James A. Landau JJJRLandau at AOL.COM
Sun Aug 11 18:51:04 UTC 2002


In a message dated 08/11/2002 2:31:12 PM Eastern Daylight Time,
Bapopik at AOL.COM writes:

> JOLTS--From the Sunday NEW YORK TIMES, 11 August 2002, sction 10, pg. 1,
col.
> 1:  "Known as JOLTS, for job openings and labor turnover..."  Why JOLTS and
> not JOLTs or JOLT?  JOLT, or Job Opening-Labor Turnover, has been in
> existence since at least 1969.  "JOLTS" would appear to be an error.
Doesn't
> anyone at a major newspaper read over the copy anymore?

Obviously written by someone whose world is filled with "brother-in-laws" and
"solicitor-generals".

(Is JOLT Cola---"all the sugar and twice the caffeine"---still on the market?)
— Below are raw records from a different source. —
`config.mk`:
```
export PLATFORM = sky130hd
export DESIGN_NAME = spicfg_port
export DESIGN_NICKNAME = d
export VERILOG_FILES = /design/src/include/spicfg_pkg.sv /design/src/include/spicfg_link_if.sv /design/src/verilog/spicfg_pin_sync.sv /design/src/verilog/spicfg_port.sv
export SDC_FILE = /design/constraint.sdc
export NUM_CORES = 1
export LEC_CHECK = 0
export BUFFER_PORTS_ARGS = -buffer_cell sky130_fd_sc_hd__buf_2
export CORE_ASPECT_RATIO = 1.4
export CORE_MARGIN = 3
export CORE_UTILIZATION = 55
export CTS_CLUSTER_DIAMETER = 40
export DETAILED_ROUTE_END_ITERATION = 10
export PLACE_DENSITY_LB_ADDON = 0.3
export REMOVE_ABC_BUFFERS = 1
export SYNTH_ARGS = -nofsm -noshare
export SYNTH_HDL_FRONTEND = slang
export SYNTH_SLANG_ARGS = --single-unit
```
`constraint.sdc`:
```
create_clock -name ref_clk -period 2.56 [get_ports ref_clk]
set_clock_uncertainty 0.1 [all_clocks]
set_input_delay 0.256 -clock ref_clk [delete_from_list [all_inputs] [get_ports ref_clk]]
set_output_delay 0.256 -clock ref_clk [all_outputs]
set_load 0.01 [all_outputs]
```
`src/include/spicfg_pkg.sv`:
```
// Purpose: constants and types for the serial port configuration block
// Assumes: 8-bit registers, 15-bit register addresses
// Notes: one instruction = R/W bit plus 15-bit address, then data bytes
package spicfg_pkg;
  localparam logic [14:0] ADDR_CONFIG_A = 15'h0000;
  localparam logic [14:0] ADDR_CONFIG_B = 15'h0001;
  localparam int BIT_RESET_REQUEST = 0;
  localparam int BIT_LOW_BIT_ORDER = 1;
  localparam int BIT_ADDRESS_STEP = 2;
  localparam int BIT_FOUR_WIRE = 3;
  localparam int BIT_SECONDARY_ZERO = 1;
  localparam int BIT_SECONDARY_ONE = 2;
  localparam int BIT_CS_STALL = 6;
  localparam int BIT_SINGLE_INSTR = 7;
  localparam logic [7:0] RESET_CONFIG_A = 8'h00;
  localparam logic [7:0] RESET_CONFIG_B = 8'h00;
  localparam logic [7:0] CONFIG_B_WRITE_MASK = 8'hFE;
  localparam logic [3:0] SOFT_RESET_CYCLES = 4'h8;
  localparam logic [3:0] PULSE_CYCLES = 4'h1;
  typedef enum logic [1:0] {
    SPICFG_INSTR,
    SPICFG_DATA,
    SPICFG_IDLE
  } spicfg_phase_t;
endpackage

```
`src/include/spicfg_link_if.sv`:
```
// Purpose: carries synchronised pin samples to the main logic
// Assumes: both ends on ref_clk
// Notes: edges are single-cycle pulses
`timescale 1ns/100ps
interface spicfg_link_if;
  logic sclk_rise;
  logic sclk_fall;
  logic cs_active;
  logic cs_start;
  logic data_in;
  modport producer (output sclk_rise, output sclk_fall, output cs_active,
    output cs_start, output data_in);
  modport consumer (input sclk_rise, input sclk_fall, input cs_active,
    input cs_start, input data_in);
endinterface

```
`src/verilog/spicfg_pin_sync.sv`:
```
// Purpose: two-flop synchronisers and edge detection for serial pins
// Assumes: pins are asynchronous to ref_clk
// Notes: edge detectors read the second stage and its one-cycle delayed copy, never the first stage
`timescale 1ns/100ps
module spicfg_pin_sync (
  input wire logic ref_clk,
  input wire logic rst,
  input wire logic sclk,
  input wire logic cs_n,
  input wire logic sdio_in,
  spicfg_link_if.producer link
);
  logic [2:0] meta;
  logic [2:0] stable;
  logic [1:0] prev;
  logic [2:0] next_meta;
  logic [2:0] next_stable;
  logic [1:0] next_prev;

  always_comb begin
    next_meta = {sclk, cs_n, sdio_in};
    next_stable = meta;
    next_prev = stable[2:1];
  end

  always_ff @(posedge ref_clk) begin
    if (rst) begin
      meta <= 3'h2;
      stable <= 3'h2;
      prev <= 2'h1;
    end else begin
      meta <= next_meta;
      stable <= next_stable;
      prev <= next_prev;
    end
  end

  assign link.sclk_rise = stable[2] & ~prev[1] & ~stable[1];
  assign link.sclk_fall = ~stable[2] & prev[1] & ~stable[1];
  assign link.cs_active = ~stable[1];
  assign link.cs_start = ~stable[1] & prev[0];
  assign link.data_in = stable[0];
endmodule

```
`src/verilog/spicfg_port.sv`:
```
// Purpose: serial control port with its interface configuration registers
// Assumes: mode 0 (sample on sclk rise, shift out on fall), cs_n active low
// Notes: only the two configuration registers are held; others read 0x00
`timescale 1ns/100ps
module spicfg_port
  import spicfg_pkg::*;
(
  input wire logic ref_clk,
  input wire logic rst,
  input wire logic sclk,
  input wire logic cs_n,
  input wire logic sdio_in,
  output logic sdio_out,
  output logic sdio_oe,
  output logic sdo,
  output logic sdo_oe,
  output logic soft_reset,
  output logic secondary_reset_zero,
  output logic secondary_reset_one,
  output logic [7:0] config_a,
  output logic [7:0] config_b
);
  spicfg_link_if link ();

  spicfg_pin_sync u_sync (
    .ref_clk(ref_clk),
    .rst(rst),
    .sclk(sclk),
    .cs_n(cs_n),
    .sdio_in(sdio_in),
    .link(link.producer)
  );

  spicfg_phase_t phase, next_phase;
  logic [15:0] shift, next_shift;
  logic [4:0] count, next_count;
  logic reading, next_reading;
  logic [14:0] addr, next_addr;
  logic [7:0] tx, next_tx;
  logic [3:0] low_a, next_low_a;
  logic [7:0] reg_b, next_reg_b;
  logic [3:0] rst_cnt, next_rst_cnt;
  logic [3:0] pulse_cnt, next_pulse_cnt;
  logic load_tx, next_load_tx;
  logic next_sdio_out, next_sdio_oe, next_sdo, next_sdo_oe;
  logic [7:0] rd_byte;
  logic [7:0] wr_byte;
  logic [15:0] instr_word;
  logic lsb_first;
  logic [14:0] stepped;

  assign lsb_first = low_a[BIT_LOW_BIT_ORDER];

  always_comb begin
    wr_byte = shift[7:0];
    instr_word = shift;
    if (lsb_first) begin
      for (int i = 0; i < 8; i++) begin
        wr_byte[i] = shift[7 - i];
      end
      for (int i = 0; i < 16; i++) begin
        instr_word[i] = shift[15 - i];
      end
    end
  end

  always_comb begin
    unique case (addr)
      ADDR_CONFIG_A: rd_byte = {low_a[0], low_a[1], low_a[2], low_a[3],
        low_a[3:0]};
      ADDR_CONFIG_B: rd_byte = reg_b;
      default: rd_byte = 8'h00;
    endcase
  end

  always_comb begin
    if (low_a[BIT_ADDRESS_STEP]) begin
      stepped = addr + 15'h0001;
    end else begin
      stepped = addr - 15'h0001;
    end
  end

  always_comb begin
    next_phase = phase;
    next_shift = shift;
    next_count = count;
    next_reading = reading;
    next_addr = addr;
    next_tx = tx;
    next_low_a = low_a;
    next_reg_b = reg_b;
    next_rst_cnt = rst_cnt;
    next_pulse_cnt = pulse_cnt;
    next_load_tx = 1'b0;
    next_sdio_out = sdio_out;
    next_sdio_oe = 1'b0;
    next_sdo = sdo;
    next_sdo_oe = 1'b0;
    if (rst_cnt != 4'h0) begin
      next_rst_cnt = rst_cnt - 4'h1;
      if (rst_cnt == 4'h1) begin
        next_low_a = RESET_CONFIG_A[3:0];
        next_reg_b = RESET_CONFIG_B;
      end
    end
    if (pulse_cnt != 4'h0) begin
      next_pulse_cnt = pulse_cnt - 4'h1;
      if (pulse_cnt == 4'h1) begin
        next_reg_b[BIT_SECONDARY_ONE] = 1'b0;
        next_reg_b[BIT_SECONDARY_ZERO] = 1'b0;
      end
    end
    if (!link.cs_active || link.cs_start) begin
      next_phase = SPICFG_INSTR;
      next_count = 5'h00;
      next_shift = 16'h0000;
    end else begin
      if (reading && phase == SPICFG_DATA) begin
        next_sdo_oe = low_a[BIT_FOUR_WIRE];
        next_sdio_oe = ~low_a[BIT_FOUR_WIRE];
      end
      if (link.sclk_rise && phase != SPICFG_IDLE) begin
        next_shift = {shift[14:0], link.data_in};
        next_count = count + 5'h01;
      end
      if (link.sclk_fall && reading && phase == SPICFG_DATA) begin
        next_sdio_out = lsb_first ? tx[0] : tx[7];
        next_sdo = next_sdio_out;
        next_tx = lsb_first ? {1'b0, tx[7:1]} : {tx[6:0], 1'b0};
      end
      if (phase == SPICFG_INSTR && count == 5'h10) begin
        next_reading = instr_word[15];
        next_addr = instr_word[14:0];
        next_phase = SPICFG_DATA;
        next_count = 5'h00;
        next_load_tx = 1'b1;
      end else if (phase == SPICFG_DATA && count == 5'h08) begin
        next_count = 5'h00;
        next_load_tx = 1'b1;
        if (!reading && addr == ADDR_CONFIG_A) begin
          next_low_a = wr_byte[3:0];
          if (wr_byte[BIT_RESET_REQUEST]) begin
            next_rst_cnt = SOFT_RESET_CYCLES;
          end
        end else if (!reading && addr == ADDR_CONFIG_B) begin
          next_reg_b = wr_byte & CONFIG_B_WRITE_MASK;
          if (wr_byte[BIT_SECONDARY_ONE] || wr_byte[BIT_SECONDARY_ZERO]) begin
            next_pulse_cnt = PULSE_CYCLES;
          end
        end
        next_addr = stepped;
        if (reg_b[BIT_SINGLE_INSTR]) begin
          next_phase = SPICFG_IDLE;
        end
      end
    end
    // Load transmit byte once, after the new address stands
    if (load_tx && reading && phase == SPICFG_DATA) begin
      next_tx = rd_byte;
    end
  end

  always_ff @(posedge ref_clk) begin
    if (rst) begin
      phase <= SPICFG_INSTR;
      shift <= 16'h0000;
      count <= 5'h00;
      reading <= 1'b0;
      addr <= 15'h0000;
      tx <= 8'h00;
      low_a <= 4'h0;
      reg_b <= 8'h00;
      rst_cnt <= 4'h0;
      pulse_cnt <= 4'h0;
      load_tx <= 1'b0;
      sdio_out <= 1'b0;
      sdio_oe <= 1'b0;
      sdo <= 1'b0;
      sdo_oe <= 1'b0;
      soft_reset <= 1'b0;
      secondary_reset_zero <= 1'b0;
      secondary_reset_one <= 1'b0;
      config_a <= 8'h00;
      config_b <= 8'h00;
    end else begin
      phase <= next_phase;
      shift <= next_shift;
      count <= next_count;
      reading <= next_reading;
      addr <= next_addr;
      tx <= next_tx;
      low_a <= next_low_a;
      reg_b <= next_reg_b;
      rst_cnt <= next_rst_cnt;
      pulse_cnt <= next_pulse_cnt;
      load_tx <= next_load_tx;
      sdio_out <= next_sdio_out;
      sdio_oe <= next_sdio_oe;
      sdo <= next_sdo;
      sdo_oe <= next_sdo_oe;
      soft_reset <= next_rst_cnt != 4'h0;
      secondary_reset_zero <= next_reg_b[BIT_SECONDARY_ZERO];
      secondary_reset_one <= next_reg_b[BIT_SECONDARY_ONE];
      config_a <= {next_low_a[0], next_low_a[1], next_low_a[2],
        next_low_a[3], next_low_a};
      config_b <= next_reg_b;
    end
  end
endmodule

```
==> results of run 1 <==
## logic make-up after synthesis
family                     after synthesis
adders and majority gates               11
DFF                                     80
AOI/OAI and AO/OA                      138
and+or+nand+nor                        213
muxes                                   26
xor gates and xnor gates                10
buffers and inverters                   52
## cells in the final DEF, fill, tap and decap left out, types with 3 or more instances in the layout
cell      Yosys  layout
dfxtp_1      80      80
nand2_1      67      67
a21oi_1      61      61
nor2_1       36      36
buf_2         4      27
o21ai_0      21      21
nor3_1       18      18
mux2i_1      18      18
clkbuf_8      0      13
nand3_1      12      12
buf_4         7      12
nand3b_1     11      11
ha_1         11      11
inv_1        10      10
a211oi_1     10      10
nand2b_1      9       9
a22oi_1       9       9
nor2b_1       9       9
and3_1        8       8
and2_1        7       7
nand4_1       7       7
mux2_2        7       7
o21bai_1      7       7
a32o_1        7       7
or3_1         6       6
xor2_1        5       5
xnor2_1       5       5
nor4_1        5       4
or4_1         4       4
a31oi_1       4       4
or2_2         3       3
## power breakdown
| part | total (mW) | leakage, nW | switching (mW) | internal, mW |
|---|---|---|---|---|
| logic | 0.402 | 0.895 | 0.232 | 0.170 |
| registers | 1.37 | 0.648 | 0.0593 | 1.31 |
| clock network | 1.12 | 0.122 | 0.466 | 0.651 |
## cell type report
cell class	count	area [um^2]
clock inverter	2	60.06
sequential	80	1602
inverter	10	37.54
clock buffer	13	178.9
timing repair buffer	42	265.3
tap	97	121.4
fill	686	2753
multi-input combinational	398	2482
## how the worst max path moves through the flow
stage / from / end / slack (ns) / cells after the start
global placement: addr[2]$_SDFFE_PP0P_ / addr[13]$_SDFFE_PP0P_ / 0.26 / 5
detailed placement: addr[2]$_SDFFE_PP0P_ / addr[13]$_SDFFE_PP0P_ / 0.22 / 5
global route: addr[2]$_SDFFE_PP0P_ / addr[13]$_SDFFE_PP0P_ / 0.1 / 5
CTS: addr[2]$_SDFFE_PP0P_ / addr[13]$_SDFFE_PP0P_ / 0.20 / 5
finish: addr[2]$_SDFFE_PP0P_ / addr[13]$_SDFFE_PP0P_ / 0.19 / 5
floorplan: count[0]$_SDFFE_PP0P_ / addr[13]$_SDFFE_PP0P_ / 0.22 / 7
## what timing repair did
| item | in CTS | in global routing |
|---|---|---|
| endpoints found under the setup margin | 0 | 1 |
| hold buffers | 2 | 0 |
| resized for setup | 0 | 1 |
| hold endpoints to repair | 2 | 0 |
| buffers inserted | 0 | 0 |
## metrics by stage
stage                     cell area (um^2)  std cells  util [%]  worst slack (ns)
after detailed placement              4482        625     59.76            0.2233
after global routing                  4747        642     63.30           0.09839
final                                 4747        642     63.30            0.1913
after global placement                4482        625     59.76            0.2584
after CTS                             4741        642     63.21            0.1979
after floorplan                       4115        488         -            0.2205
## critical path, delay by kind of cell, from the launching register on
family	cells	cell delay, ns
AND/OR/NAND/NOR	2	1.15
flip-flops	1	0.41
multiplexers	1	0.34
AO/OA/AOI/OAI	2	0.31
## registers in the layout, indices dropped and copies added, names as in the netlist, 2 cells and up
register,flops
pulse_cnt,4
shift,16
u_sync.meta,3
u_sync.stable,3
config_a,4
u_sync.prev,2
addr,15
tx,8
reg_b,8
phase,2
count,5
rst_cnt,4
## layer usage
metal | up-vias | track usage [%] | part of all wire (%)
li1 | 1919 | - | -
met1 | 1812 | 31.14 | 43
met2 | 123 | 39.44 | 48
met3 | 40 | 5.691 | 5.3
met4 | 0 | 11.95 | 3.9
met5 | - | 0 | 0
==> out/qor.txt, run 1 <==
warnings from Yosys: 0
WP data required: 2.76 ns
Total Power: 2.891 mW
Buffers on Ports: 27
drt first pass iters: 5
Detail Placement HPWL: 7324 um
RePlAce Congestion: 0.9182
unrepaired setup endpoints after global routing: no
crit path max fanout: 11
max-cap viol count: 0
synth unique cells: 60
number of synthesized flops with an enable pin: 0
Post-Synth XOR/XNOR Area: 2.031%
Compound-Gate Fraction of Synth Area: 20.49%
WL/cell: 16.31 um
most common cell in the netlist: dfxtp_1
CTS max path bufs: 2
VDD IR-drop max: 0.5277 mV
Vias/cell: 6.065
Critical Path AT: 2.57 ns
minimum clock period: 2.369 ns
first-pass GRT wire length: 17540 um
final hold violation count: 0
Pwr Density: 609.0 nW/um^2
most common flop cell mapped by yosys: dfxtp_1
Synth area leader: dfxtp_1
site row count: 37
critical path class: flip-flop to flip-flop
Area Growth Syn to Fin: 10.10%
clk root buf: clkbuf_8
ANT cells: 0
syn avg cell area: 8.135 um^2
register area share after synthesis: 37.14%
top cells by count, synth: dfxtp_1, nand2_1, a21oi_1, nor2_1, clkbuf_1
Worst-Skew Late Latency: 0.37 ns
Final setup viols: 0
Synth Area in Simple Gates: 25.36%
Hold Path Origin: sclk
initial antenna violation count: 0
vias: 3894
outcome: finished, final reports clean
FF-to-FF End: addr[13]$_SDFFE_PP0P_
Yosys top cell area share: 37.14%
initial core utilization: 57.49%
CP max stage delay: 0.58 ns
CP Cell Sequence: or4_4 -> or4b_4 -> a21oi_1 -> mux2_2 -> a21oi_1
die footprint: 8953 um^2
Post-Syn Instances: 530
fin crit share: 92.53%
final wirelength: 10470 um
DRC: 0
Least-Margin Pin Slew: 0.7541 ns
WHS Endpoint: u_sync.meta[2]$_SDFF_PP0_
Ports: 28
CTS tree: yes
fin. max-slew vios: 0
DRT iter0 DRCs: 309
vias in the first global route: 3622
crit path max-delay cell type: or4_4
post-synthesis instance area: 4312 um^2
Leak: 1.665 nW
CTS Sinks: 80
CP most frequent cell: a21oi_1
final hold slack: 0.005289 ns
Worst Reg-to-Reg Cells: 5
GRT Util Overall: 24.84%
largest net degree at the start of global routing: 40
asr flop ratio synth: 0%
FF+latch count, synth: 80
reg2reg setup slack: 0.19 ns
Crit. End Element: flip-flop
Crit Reg-Reg Startpoint: addr[2]$_SDFFE_PP0P_
Final ANT Viol Nets: 0
Die Span Y: 110.8 um
Slew HR: 49.73%
adder-cell share of the synthesized area: 3.192%
worst hold path type: primary input to flip-flop
Die X-Extent: 80.83 um
clk slew on worst S/H paths: 0.09 ns
Min-Delay Path Depth: 2
share of layout cells above drive strength 1: 13.39%
htree depth: 3
core footprint: 7500 um^2
main combinational cell family by area after synthesis: simple AND/OR/NAND/NOR gates
CTS buffer count: 9
nets: 557
Synth area leaders: dfxtp_1, a21oi_1, nand2_1
total negative slack: 0 ns
post-synthesis mux area share: 6.355%
Peak Freq: 0.4222 GHz
Worst Setup Start Kind: flip-flop
total gr overflow: 0
Power figures use the tool's default switching activity.
==> run 2, diff against run 1 <==
--- a/config.mk
+++ b/config.mk
@@ -11,8 +11,8 @@
 export CORE_UTILIZATION = 55
 export CTS_CLUSTER_DIAMETER = 40
 export DETAILED_ROUTE_END_ITERATION = 10
+export GPL_TIMING_DRIVEN = 1
 export PLACE_DENSITY_LB_ADDON = 0.3
-export REMOVE_ABC_BUFFERS = 1
 export SYNTH_ARGS = -nofsm -noshare
 export SYNTH_HDL_FRONTEND = slang
 export SYNTH_SLANG_ARGS = --single-unit
==> run 2 against run 1 <==
  * Combinational power barely moved
  * Cell area shrank 0.92%
  * Via count hardly changed
  * Clock power decreased by 17%
  * Final cell count decreased by 0.16%
  * Hold slack better by 0.0041 ns
  * Die area unchanged
  * Sequential power is essentially flat
  * Utilization down 0.58 points
  * Critical path type unchanged
  * Largest power group unchanged
==> out/qor.txt, run 2 (synthesis results as in run 1) <==
Worst Reg-to-Reg Cells: 5 (unchanged)
fin. max-slew vios: 0 (unchanged)
Buffers on Ports: 27 (unchanged)
Total Power: 2.710 mW (-6.3%)
total negative slack: 0 ns (unchanged)
RePlAce Congestion: 0.8896 (-3.1%)
final hold violation count: 0 (unchanged)
fin cells: 641 (-0.16%)
commonest non-fill, non-tap cell in the layout: dfxtp_1
Min-Delay Path Depth: 2 (unchanged)
Storage cell area: 1603 um^2 (about the same)
CTS tree: yes
site row count: 37 (unchanged)
vias: 3893 (-0.026%)
Worst-Skew Late Latency: 0.37 ns (about the same)
VDD IR-drop max: 0.5968 mV (+13%)
Leak: 1.640 nW (-1.5%)
final wirelength: 10440 um (-0.30%)
Critical Path AT: 2.57 ns (about the same)
most frequent cells in the layout: dfxtp_1, nand2_1, a21oi_1, nor2_1, buf_2
final hold slack: 0.009345 ns (+0.004056 ns)
clk slew on worst S/H paths: 0.08 ns (about the same)
Multi-input gate area: 2489 um^2 (+0.25%)
ANT cells: 0 (unchanged)
Detail Placement HPWL: 7391 um (+0.92%)
initial antenna violation count: 0 (unchanged)
Setup Buffers After CTS: 0 (unchanged)
dpl ws: 0.2167 ns (-0.006593 ns)
Worst Setup Start Kind: flip-flop
crit path max fanout: 11 (unchanged)
Cells after DPL: 624 (-0.16%)
max reg flops: 16 (unchanged)
CP most frequent cell: a21oi_1
Die Span Y: 110.8 um (unchanged)
Ports: 28 (unchanged)
most flop-heavy register: shift
clk root buf: clkbuf_8
Crit. End Element: flip-flop
largest net degree at the start of global routing: 31 (-23%)
first-pass GRT wire length: 17440 um (-0.59%)
Vias/cell: 6.073 (+0.13%)
outcome: finished, final reports clean
Peak Freq: 0.4216 GHz (-0.14%)
WP data required: 2.75 ns (about the same)
crit path max-delay cell type: or4_4
WL/cell: 16.28 um (-0.14%)
final worst slack: 0.1880 ns (-0.003348 ns)
max-cap viol count: 0 (unchanged)
Final ANT Viol Nets: 0 (unchanged)
Die X-Extent: 80.83 um (unchanged)
htree depth: 3 (unchanged)
CTS max path bufs: 2 (unchanged)
CP max stage delay: 0.58 ns (about the same)
critical path class: flip-flop to flip-flop
unrepaired setup endpoints after global routing: no
Placed Area: 4476 um^2 (-0.14%)
CP Cell Sequence: or4_4 -> or4b_4 -> a21oi_1 -> mux2_2 -> a21oi_1
Area Growth Syn to Fin: 9.083%
Least-Margin Pin Slew: 0.7404 ns (-0.01365 ns)
DRT iter0 DRCs: 296 (-4.2%)
core footprint: 7500 um^2 (unchanged)
share of layout cells above drive strength 1: 13.60% (+0.21 points)
Final setup viols: 0 (unchanged)
biggest regs: shift (16), addr (15)
nets: 556 (-0.18%)
total gr overflow: 0 (unchanged)
minimum clock period: 2.372 ns (+0.003348 ns)
syn_nets: 546
Pwr Density: 576.1 nW/um^2 (-5.4%)
Crit path depth: 5 (unchanged)
final instance area: 4703 um^2 (-0.92%)
critical path's top delay family: simple AND/OR/NAND/NOR gates
fin crit share: 92.66% (+0.13 points)
initial core utilization: 57.49% (unchanged)
worst hold path type: primary input to flip-flop
drt first pass iters: 5 (unchanged)
die footprint: 8953 um^2 (unchanged)
CTS Sinks: 80 (unchanged)
DRC: 0 (unchanged)
Core Util, Final: 62.71% (-0.58 points)
CTS buffer count: 9 (unchanged)
GRT Util Overall: 24.55% (-0.29 points)
critical path buffer and inverter count: 0 (unchanged)
Filler cells: 669 (-2.5%)
Slew HR: 50.64% (+0.91 points)
vias in the first global route: 3672 (+1.4%)
## run 2: cell type report
class | count | area share [%]
clock buffer | 10 | 2.926
clock inverter | 5 | 1.224
inverter | 10 | 0.7981
multi-input combinational | 398 | 52.91
sequential | 80 | 34.08
tap | 97 | 2.580
timing repair buffer | 41 | 5.480
## run 2: path summary, 6_finish.rpt
path,slack (ns),from,end
max reg2reg,0.19,addr[2]$_SDFFE_PP0P_,addr[13]$_SDFFE_PP0P_
min reg2reg,0.32,u_sync.meta[1]$_SDFF_PP1_,u_sync.stable[1]$_SDFF_PP1_
max,0.19,addr[2]$_SDFFE_PP0P_,addr[13]$_SDFFE_PP0P_
min,0.009,sclk,u_sync.meta[2]$_SDFF_PP0_
## run 2: timing repair
action                     CTS  global route
hold buffers                 2             0
hold endpoints to repair     2             0
gates resized for setup      0             2
setup endpoints to repair    0             4
## run 2: power breakdown
part	internal [mW]	leakage, nW	total [mW]	switching (mW)
Combinational	0.172	0.890	0.404	0.232
Clock	0.471	0.102	0.931	0.460
Sequential	1.31	0.648	1.37	0.0616
Total	1.96	1.64	2.71	0.753
## run 2: worst reg2reg max path: stages (launching register included)
cell     delay, ns
dfxtp_1       0.41
or4_4         0.58
or4b_4        0.57
a21oi_1       0.17
mux2_2        0.34
a21oi_1       0.13
## run 2: per-layer routing
layer | track usage [%] | vias up | share of wire (%)
met4 | 11.72 | 0 | 3.7
met1 | 30.30 | 1827 | 42
met2 | 40.10 | 115 | 50
li1 | - | 1915 | -
met5 | 0 | - | 0
met3 | 4.797 | 36 | 4.5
>  BULLPEN & BULLDYKE & BULL RUN--There was a whole lot of "bull" in the
Civil
> War. "Last ditch" was very popular at this time.  Perhaps someone used
"dyke"
> for "ditch," and the term is similar to "bullpen"?

In the Civil War the term "last ditch" meant exactly that.  Barbed wire not
yet having been invented, ditches were dug in front on the fortifications and
if you were engaged in a "last-ditch defense" you were literally holding (or
not holding) the enemy at the last possible point before he broke your lines.
 Unlike in World War I, where the soldiers lived in "trenches", in the Civil
War the soldiers were behind "breastworks" which were above ground rather
than in the ditches.

At Valley Forge there is a display of a properly (by 18th century standards)
constructed fortification.  The fortification is a bank of dirt, behind the
soldiers took cover, and the dirt came from a ditch dug in front the of the
fortification.  Rather to my surprise, the OED says that "dyke" can refer
both to a mound of dirt and to the ditch the dirt was excavated from.

In place of the not-yet-invented barbed wire, soldiers sharpened stakes and
planted them in front of the breastworks, with the sharpened ends facing the
enemy.  The jargon term in English-speaking armies for the stakes was
"cheveaux-de-frise", generally rendered "frizzy horses".  This will provide
an antedating for "frizzy" in the OED if anyone can locate a contemporary
soldier's reference to to "frizzy horses".

"Bull-pen" originally was a pen for holding bulls, but OED gives a citation
from 1865 for "bull-pen" meaning a prison of some kind, so yes it must have
been a Civil War term.  However, I find it unlikely that anyone would have
confused "dyke/dike" meaning "ditch and/or accompanying breastwork" with
"bull pen" meaning "stockade, prison."